== WHAT IS NEEDED ==
Across the listing, tally the lines in which the word "leakage" occurs, then report the tally alone.

*** Opening RECORDS FOR PROCESSING ***

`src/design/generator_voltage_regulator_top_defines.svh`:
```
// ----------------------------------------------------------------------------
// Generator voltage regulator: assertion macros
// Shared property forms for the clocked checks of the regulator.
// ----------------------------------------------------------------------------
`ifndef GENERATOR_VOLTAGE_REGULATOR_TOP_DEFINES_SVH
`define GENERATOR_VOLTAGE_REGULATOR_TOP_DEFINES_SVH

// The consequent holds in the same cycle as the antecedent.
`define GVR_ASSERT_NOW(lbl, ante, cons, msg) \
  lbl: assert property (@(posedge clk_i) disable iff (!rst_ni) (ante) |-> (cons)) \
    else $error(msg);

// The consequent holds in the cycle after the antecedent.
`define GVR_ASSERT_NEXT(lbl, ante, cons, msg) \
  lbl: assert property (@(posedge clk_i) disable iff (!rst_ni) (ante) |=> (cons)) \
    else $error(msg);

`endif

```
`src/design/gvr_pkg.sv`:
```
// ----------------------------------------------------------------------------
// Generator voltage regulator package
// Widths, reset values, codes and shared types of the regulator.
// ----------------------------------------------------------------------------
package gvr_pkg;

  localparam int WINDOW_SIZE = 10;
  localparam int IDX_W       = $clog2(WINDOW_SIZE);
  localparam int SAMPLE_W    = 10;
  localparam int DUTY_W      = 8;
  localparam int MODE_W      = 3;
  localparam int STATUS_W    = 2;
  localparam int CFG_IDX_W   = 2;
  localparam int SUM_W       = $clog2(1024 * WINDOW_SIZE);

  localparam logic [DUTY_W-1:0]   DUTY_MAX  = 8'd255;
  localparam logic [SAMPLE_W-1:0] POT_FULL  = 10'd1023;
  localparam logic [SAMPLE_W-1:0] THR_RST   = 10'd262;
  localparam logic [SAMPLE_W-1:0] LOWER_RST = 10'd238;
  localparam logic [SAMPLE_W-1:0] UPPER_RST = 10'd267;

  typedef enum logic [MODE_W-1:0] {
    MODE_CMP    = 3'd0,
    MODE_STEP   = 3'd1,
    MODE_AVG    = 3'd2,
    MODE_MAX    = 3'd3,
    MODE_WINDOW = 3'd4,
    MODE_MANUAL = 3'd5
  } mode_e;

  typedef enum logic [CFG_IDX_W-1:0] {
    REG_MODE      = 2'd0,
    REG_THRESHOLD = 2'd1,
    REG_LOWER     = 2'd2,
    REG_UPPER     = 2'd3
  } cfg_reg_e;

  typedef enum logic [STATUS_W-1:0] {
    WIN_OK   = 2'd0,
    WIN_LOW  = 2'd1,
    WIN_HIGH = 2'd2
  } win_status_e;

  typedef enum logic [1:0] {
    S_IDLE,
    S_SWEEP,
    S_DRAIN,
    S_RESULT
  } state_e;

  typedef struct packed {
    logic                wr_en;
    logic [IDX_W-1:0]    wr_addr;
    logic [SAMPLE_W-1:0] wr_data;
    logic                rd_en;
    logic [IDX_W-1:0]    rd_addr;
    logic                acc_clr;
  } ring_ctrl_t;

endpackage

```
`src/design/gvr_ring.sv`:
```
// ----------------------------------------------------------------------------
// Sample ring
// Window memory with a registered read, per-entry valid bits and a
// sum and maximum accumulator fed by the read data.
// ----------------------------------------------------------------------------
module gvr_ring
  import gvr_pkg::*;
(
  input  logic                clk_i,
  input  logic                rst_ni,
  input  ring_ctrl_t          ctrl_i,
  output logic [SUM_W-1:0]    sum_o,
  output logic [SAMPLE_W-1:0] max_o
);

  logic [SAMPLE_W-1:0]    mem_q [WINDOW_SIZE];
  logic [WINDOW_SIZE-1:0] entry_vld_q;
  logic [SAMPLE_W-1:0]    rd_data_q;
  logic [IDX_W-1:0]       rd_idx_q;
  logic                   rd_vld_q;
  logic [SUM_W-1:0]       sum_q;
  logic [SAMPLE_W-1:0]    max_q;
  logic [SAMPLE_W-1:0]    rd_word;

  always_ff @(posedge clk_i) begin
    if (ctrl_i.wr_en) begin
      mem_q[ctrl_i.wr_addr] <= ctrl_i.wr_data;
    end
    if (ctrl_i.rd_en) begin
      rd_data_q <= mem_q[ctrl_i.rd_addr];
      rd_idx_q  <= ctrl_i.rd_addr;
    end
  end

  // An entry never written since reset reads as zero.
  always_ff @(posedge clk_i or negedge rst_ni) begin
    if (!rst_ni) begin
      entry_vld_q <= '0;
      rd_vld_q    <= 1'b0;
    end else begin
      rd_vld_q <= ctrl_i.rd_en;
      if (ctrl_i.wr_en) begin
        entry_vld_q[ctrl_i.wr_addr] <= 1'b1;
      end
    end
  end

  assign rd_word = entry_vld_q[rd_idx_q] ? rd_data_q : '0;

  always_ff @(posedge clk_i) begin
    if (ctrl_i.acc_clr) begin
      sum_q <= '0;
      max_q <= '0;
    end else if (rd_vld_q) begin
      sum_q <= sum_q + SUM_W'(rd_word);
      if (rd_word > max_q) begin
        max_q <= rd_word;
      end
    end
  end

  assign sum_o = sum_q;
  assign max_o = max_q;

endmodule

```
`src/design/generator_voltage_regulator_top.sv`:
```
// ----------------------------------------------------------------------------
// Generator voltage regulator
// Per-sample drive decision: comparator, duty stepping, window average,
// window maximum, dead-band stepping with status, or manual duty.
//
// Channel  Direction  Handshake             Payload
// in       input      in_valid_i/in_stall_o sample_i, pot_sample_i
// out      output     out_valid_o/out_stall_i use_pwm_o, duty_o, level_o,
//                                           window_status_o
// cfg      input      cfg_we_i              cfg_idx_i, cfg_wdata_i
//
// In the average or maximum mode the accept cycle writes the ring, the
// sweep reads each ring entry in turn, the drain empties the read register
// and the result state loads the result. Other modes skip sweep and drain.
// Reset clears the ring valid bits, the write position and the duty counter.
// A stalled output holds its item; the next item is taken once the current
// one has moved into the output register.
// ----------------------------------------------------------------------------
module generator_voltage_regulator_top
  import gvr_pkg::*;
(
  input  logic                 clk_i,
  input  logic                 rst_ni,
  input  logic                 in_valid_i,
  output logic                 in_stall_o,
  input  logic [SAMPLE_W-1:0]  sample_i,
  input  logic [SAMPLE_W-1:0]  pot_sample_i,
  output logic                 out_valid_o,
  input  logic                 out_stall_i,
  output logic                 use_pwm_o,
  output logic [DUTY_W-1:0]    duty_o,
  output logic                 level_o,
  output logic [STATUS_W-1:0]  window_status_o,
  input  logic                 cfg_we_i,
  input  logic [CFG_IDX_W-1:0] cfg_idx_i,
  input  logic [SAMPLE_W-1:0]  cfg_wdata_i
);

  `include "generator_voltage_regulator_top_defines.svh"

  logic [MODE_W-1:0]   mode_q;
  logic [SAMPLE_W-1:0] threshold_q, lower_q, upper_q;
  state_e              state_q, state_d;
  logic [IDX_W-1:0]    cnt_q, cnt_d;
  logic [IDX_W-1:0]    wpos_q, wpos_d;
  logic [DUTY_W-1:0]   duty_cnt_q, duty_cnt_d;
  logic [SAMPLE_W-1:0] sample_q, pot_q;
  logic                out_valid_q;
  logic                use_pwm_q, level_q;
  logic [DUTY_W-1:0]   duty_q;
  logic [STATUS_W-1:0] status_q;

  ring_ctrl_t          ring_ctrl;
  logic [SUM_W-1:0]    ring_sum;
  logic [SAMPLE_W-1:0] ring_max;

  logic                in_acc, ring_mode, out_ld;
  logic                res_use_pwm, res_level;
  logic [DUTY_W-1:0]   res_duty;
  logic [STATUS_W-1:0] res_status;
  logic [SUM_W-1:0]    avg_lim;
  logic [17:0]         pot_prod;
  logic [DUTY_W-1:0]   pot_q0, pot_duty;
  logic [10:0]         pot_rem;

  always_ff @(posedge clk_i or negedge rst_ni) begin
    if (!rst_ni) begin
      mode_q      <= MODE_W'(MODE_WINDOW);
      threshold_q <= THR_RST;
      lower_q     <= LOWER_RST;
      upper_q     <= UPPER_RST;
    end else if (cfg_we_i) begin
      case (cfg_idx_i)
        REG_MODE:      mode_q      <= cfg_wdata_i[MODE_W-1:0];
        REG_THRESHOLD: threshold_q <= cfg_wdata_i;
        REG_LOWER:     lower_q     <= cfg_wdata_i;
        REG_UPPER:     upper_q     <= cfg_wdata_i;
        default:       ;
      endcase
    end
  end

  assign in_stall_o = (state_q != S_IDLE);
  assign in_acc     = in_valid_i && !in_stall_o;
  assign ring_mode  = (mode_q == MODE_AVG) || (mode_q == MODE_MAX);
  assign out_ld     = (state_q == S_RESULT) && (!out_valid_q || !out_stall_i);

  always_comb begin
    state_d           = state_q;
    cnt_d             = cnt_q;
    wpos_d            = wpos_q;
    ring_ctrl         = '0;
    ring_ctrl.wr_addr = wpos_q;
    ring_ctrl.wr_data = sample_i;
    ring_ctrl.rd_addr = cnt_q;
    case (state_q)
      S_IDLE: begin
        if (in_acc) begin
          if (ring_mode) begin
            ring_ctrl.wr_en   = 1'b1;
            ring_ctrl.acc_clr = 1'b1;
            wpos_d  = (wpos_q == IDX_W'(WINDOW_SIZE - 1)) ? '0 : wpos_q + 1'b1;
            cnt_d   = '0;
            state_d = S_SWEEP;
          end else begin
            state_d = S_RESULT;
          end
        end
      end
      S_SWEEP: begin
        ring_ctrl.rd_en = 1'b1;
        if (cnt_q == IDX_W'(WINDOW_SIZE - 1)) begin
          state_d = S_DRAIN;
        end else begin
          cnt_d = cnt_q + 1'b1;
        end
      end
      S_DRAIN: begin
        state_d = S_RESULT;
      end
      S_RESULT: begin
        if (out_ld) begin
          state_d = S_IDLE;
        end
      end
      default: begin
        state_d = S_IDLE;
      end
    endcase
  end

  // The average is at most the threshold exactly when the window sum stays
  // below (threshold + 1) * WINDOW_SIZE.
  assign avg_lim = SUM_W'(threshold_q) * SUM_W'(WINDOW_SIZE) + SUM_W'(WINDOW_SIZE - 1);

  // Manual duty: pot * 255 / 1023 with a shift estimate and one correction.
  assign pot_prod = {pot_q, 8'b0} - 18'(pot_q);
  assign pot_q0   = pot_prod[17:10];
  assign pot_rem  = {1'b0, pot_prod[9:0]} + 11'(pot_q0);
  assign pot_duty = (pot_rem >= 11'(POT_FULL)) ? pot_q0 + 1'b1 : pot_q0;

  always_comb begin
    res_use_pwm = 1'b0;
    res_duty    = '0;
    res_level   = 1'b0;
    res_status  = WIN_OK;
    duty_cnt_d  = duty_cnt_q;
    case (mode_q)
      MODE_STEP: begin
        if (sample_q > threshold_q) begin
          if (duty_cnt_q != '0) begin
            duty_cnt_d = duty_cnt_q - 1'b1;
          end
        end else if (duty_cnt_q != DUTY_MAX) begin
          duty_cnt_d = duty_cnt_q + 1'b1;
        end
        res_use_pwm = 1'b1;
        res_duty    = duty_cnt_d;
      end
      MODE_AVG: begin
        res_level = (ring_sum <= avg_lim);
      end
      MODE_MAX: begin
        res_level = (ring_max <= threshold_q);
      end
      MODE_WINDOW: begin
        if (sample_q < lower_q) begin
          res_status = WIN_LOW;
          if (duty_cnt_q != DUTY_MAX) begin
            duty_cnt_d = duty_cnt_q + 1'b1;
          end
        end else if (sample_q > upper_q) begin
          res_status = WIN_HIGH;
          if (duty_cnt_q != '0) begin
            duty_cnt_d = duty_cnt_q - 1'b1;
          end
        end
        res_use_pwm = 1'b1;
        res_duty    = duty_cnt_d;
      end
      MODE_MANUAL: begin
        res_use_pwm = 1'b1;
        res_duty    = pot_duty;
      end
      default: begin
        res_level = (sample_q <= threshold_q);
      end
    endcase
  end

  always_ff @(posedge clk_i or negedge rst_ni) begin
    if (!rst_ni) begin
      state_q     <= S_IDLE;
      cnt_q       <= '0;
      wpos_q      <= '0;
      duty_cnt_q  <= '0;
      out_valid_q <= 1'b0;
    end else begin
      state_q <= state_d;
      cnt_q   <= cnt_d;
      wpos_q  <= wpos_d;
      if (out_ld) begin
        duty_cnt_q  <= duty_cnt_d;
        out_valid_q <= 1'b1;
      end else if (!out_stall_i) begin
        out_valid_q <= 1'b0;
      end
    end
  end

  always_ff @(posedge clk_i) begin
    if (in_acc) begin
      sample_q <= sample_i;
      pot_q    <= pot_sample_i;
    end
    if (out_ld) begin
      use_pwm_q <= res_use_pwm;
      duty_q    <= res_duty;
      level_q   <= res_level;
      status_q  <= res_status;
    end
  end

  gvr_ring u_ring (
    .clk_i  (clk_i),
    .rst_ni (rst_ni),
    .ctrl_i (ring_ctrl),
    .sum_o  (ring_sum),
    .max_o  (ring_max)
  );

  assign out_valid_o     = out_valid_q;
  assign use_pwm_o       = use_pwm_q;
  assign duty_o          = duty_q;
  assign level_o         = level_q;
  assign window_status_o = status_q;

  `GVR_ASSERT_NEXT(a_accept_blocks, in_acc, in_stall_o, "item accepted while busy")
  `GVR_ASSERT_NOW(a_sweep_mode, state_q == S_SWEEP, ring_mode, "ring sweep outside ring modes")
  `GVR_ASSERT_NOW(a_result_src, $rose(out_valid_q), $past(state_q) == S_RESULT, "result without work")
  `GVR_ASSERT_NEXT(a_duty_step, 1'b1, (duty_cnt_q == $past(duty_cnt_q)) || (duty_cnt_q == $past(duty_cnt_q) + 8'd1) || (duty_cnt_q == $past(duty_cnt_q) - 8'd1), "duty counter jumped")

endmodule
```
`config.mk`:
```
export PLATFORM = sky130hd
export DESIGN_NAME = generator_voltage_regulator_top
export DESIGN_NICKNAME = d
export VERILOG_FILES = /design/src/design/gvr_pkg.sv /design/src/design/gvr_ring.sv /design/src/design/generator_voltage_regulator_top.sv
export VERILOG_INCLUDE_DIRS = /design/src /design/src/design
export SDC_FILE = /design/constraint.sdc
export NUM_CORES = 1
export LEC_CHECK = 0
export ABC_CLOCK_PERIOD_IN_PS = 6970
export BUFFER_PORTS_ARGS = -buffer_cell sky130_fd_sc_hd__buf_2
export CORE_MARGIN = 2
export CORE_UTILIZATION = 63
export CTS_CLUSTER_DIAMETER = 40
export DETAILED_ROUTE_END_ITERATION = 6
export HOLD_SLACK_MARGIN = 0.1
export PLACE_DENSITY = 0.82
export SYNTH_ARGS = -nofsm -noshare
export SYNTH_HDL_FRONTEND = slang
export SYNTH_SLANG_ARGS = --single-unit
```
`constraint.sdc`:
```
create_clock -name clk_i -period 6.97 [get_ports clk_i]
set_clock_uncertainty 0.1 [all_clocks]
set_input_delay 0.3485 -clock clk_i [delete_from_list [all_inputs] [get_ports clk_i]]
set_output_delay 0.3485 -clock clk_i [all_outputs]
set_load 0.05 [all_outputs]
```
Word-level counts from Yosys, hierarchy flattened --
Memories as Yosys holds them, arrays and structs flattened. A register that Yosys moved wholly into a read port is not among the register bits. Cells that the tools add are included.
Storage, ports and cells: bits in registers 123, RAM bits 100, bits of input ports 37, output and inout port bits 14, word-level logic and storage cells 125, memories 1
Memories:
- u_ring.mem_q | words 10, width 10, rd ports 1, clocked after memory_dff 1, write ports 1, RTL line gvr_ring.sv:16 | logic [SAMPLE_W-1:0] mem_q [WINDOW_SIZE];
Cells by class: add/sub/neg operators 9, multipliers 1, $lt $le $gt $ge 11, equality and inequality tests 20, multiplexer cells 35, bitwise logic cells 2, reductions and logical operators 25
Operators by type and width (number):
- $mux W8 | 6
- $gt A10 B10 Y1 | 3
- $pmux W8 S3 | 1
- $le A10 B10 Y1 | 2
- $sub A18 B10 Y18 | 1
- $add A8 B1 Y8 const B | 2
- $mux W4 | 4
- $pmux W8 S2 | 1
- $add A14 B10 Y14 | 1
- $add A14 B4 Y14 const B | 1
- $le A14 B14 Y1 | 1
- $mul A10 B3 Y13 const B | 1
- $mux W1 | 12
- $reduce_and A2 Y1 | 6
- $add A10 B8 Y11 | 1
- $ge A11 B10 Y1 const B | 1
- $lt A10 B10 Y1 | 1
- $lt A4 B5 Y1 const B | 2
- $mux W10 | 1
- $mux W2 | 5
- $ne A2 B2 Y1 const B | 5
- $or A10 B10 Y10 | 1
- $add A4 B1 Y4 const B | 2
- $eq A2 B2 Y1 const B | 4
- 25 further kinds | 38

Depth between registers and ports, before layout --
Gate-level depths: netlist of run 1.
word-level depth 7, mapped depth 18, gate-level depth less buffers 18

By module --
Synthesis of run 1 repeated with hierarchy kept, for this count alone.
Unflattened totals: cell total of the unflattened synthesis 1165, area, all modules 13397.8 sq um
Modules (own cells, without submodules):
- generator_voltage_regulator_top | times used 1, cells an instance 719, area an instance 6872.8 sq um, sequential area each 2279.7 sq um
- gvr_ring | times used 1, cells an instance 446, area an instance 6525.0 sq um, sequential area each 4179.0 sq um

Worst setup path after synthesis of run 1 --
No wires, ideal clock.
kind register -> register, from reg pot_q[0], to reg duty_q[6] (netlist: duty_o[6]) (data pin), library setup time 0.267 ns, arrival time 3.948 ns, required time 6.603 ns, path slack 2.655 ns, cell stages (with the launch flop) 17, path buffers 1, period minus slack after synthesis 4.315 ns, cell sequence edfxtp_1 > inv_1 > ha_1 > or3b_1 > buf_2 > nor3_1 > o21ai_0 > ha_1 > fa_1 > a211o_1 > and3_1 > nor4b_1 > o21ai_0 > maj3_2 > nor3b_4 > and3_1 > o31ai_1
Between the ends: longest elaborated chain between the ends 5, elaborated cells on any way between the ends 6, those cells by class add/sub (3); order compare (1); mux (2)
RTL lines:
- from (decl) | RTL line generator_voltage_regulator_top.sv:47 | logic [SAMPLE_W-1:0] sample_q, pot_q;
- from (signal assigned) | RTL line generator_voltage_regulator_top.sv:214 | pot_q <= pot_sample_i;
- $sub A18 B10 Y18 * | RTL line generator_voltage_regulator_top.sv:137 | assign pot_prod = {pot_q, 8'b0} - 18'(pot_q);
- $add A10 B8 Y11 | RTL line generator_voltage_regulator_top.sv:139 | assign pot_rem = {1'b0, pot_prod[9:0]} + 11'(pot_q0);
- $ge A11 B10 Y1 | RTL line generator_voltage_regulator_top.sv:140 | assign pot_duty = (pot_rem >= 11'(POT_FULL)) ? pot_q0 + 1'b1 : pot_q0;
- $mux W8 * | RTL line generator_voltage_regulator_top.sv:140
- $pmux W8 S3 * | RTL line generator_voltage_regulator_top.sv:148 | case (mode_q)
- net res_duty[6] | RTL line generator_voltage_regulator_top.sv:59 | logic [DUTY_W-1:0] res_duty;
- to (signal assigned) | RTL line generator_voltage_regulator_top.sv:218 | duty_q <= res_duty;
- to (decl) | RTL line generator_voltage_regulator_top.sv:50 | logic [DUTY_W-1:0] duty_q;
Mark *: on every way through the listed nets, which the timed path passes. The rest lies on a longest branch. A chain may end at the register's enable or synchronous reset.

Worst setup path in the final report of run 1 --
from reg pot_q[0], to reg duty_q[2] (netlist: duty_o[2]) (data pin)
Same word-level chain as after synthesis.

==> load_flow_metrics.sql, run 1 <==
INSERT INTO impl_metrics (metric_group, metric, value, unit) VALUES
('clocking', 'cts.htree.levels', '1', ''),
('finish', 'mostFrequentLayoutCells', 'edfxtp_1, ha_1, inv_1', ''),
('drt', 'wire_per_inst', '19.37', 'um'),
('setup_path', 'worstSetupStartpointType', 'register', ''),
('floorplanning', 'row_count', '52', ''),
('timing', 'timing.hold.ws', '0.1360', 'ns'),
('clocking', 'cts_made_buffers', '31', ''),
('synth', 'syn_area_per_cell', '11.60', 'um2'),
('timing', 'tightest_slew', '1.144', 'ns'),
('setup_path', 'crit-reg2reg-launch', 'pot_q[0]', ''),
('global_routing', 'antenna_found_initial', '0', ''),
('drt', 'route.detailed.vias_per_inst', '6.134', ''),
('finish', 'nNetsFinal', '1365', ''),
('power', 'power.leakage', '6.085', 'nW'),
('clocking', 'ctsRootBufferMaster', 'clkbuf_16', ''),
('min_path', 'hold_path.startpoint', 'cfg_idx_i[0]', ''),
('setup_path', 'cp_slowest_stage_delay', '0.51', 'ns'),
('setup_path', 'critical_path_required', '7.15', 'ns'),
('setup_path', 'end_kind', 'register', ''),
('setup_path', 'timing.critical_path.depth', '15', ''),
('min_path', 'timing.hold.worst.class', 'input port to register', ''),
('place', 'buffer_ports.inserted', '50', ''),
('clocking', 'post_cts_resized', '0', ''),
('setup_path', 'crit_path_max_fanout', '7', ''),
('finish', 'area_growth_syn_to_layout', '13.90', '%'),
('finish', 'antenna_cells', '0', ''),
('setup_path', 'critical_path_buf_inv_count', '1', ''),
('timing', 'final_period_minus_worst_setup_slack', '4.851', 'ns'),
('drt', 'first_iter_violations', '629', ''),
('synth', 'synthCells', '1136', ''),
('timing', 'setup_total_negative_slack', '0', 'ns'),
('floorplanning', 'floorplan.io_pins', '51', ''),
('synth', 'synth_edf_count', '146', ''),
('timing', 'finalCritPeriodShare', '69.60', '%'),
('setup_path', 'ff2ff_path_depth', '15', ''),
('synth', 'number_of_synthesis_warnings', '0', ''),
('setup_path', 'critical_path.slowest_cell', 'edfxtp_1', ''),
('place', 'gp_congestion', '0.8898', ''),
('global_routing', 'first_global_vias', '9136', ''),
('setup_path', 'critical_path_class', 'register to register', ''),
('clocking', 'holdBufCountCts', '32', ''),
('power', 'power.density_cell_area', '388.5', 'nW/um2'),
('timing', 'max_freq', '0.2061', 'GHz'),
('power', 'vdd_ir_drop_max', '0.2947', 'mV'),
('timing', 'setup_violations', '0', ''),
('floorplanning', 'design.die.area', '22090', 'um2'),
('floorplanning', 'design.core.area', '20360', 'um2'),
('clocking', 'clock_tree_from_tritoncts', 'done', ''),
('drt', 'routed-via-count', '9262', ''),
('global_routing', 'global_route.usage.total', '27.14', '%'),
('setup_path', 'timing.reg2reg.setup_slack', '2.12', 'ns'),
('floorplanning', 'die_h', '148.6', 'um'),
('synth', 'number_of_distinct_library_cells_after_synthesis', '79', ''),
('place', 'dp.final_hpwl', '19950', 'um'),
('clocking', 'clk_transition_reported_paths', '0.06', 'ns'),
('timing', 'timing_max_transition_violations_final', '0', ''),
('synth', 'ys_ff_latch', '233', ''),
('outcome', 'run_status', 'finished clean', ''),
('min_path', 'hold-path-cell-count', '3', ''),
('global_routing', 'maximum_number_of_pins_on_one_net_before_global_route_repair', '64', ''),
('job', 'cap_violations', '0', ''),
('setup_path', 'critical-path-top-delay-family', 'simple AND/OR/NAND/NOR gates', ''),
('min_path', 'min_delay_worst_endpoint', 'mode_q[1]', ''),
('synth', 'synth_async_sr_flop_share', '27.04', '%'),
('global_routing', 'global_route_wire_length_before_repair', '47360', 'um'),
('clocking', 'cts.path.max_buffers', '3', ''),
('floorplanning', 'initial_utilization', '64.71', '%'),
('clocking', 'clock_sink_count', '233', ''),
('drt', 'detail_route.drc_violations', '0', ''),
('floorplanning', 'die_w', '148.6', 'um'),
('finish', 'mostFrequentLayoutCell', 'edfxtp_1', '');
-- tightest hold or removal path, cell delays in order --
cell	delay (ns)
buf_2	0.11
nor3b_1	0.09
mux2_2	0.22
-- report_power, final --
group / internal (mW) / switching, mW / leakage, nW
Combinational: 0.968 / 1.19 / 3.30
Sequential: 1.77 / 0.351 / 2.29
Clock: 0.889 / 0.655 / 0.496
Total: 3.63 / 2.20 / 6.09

*** Closing RECORDS FOR PROCESSING ***
*** Opening RECORDS FOR PROCESSING ***

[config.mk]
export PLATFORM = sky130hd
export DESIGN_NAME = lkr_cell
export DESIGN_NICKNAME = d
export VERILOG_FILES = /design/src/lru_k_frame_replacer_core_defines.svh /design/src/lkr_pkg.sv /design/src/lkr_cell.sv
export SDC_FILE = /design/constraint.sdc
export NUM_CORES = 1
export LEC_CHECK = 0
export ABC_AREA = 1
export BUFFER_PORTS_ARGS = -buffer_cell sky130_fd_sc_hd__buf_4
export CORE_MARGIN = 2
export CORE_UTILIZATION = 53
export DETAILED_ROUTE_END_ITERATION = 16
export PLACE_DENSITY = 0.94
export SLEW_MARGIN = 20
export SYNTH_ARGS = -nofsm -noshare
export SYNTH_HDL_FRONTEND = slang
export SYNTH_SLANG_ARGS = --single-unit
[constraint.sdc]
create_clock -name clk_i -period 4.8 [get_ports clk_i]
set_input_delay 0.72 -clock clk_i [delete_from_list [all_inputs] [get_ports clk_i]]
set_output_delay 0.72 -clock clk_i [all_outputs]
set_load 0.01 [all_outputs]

*** Closing RECORDS FOR PROCESSING ***

== TASK OUTPUT ==
2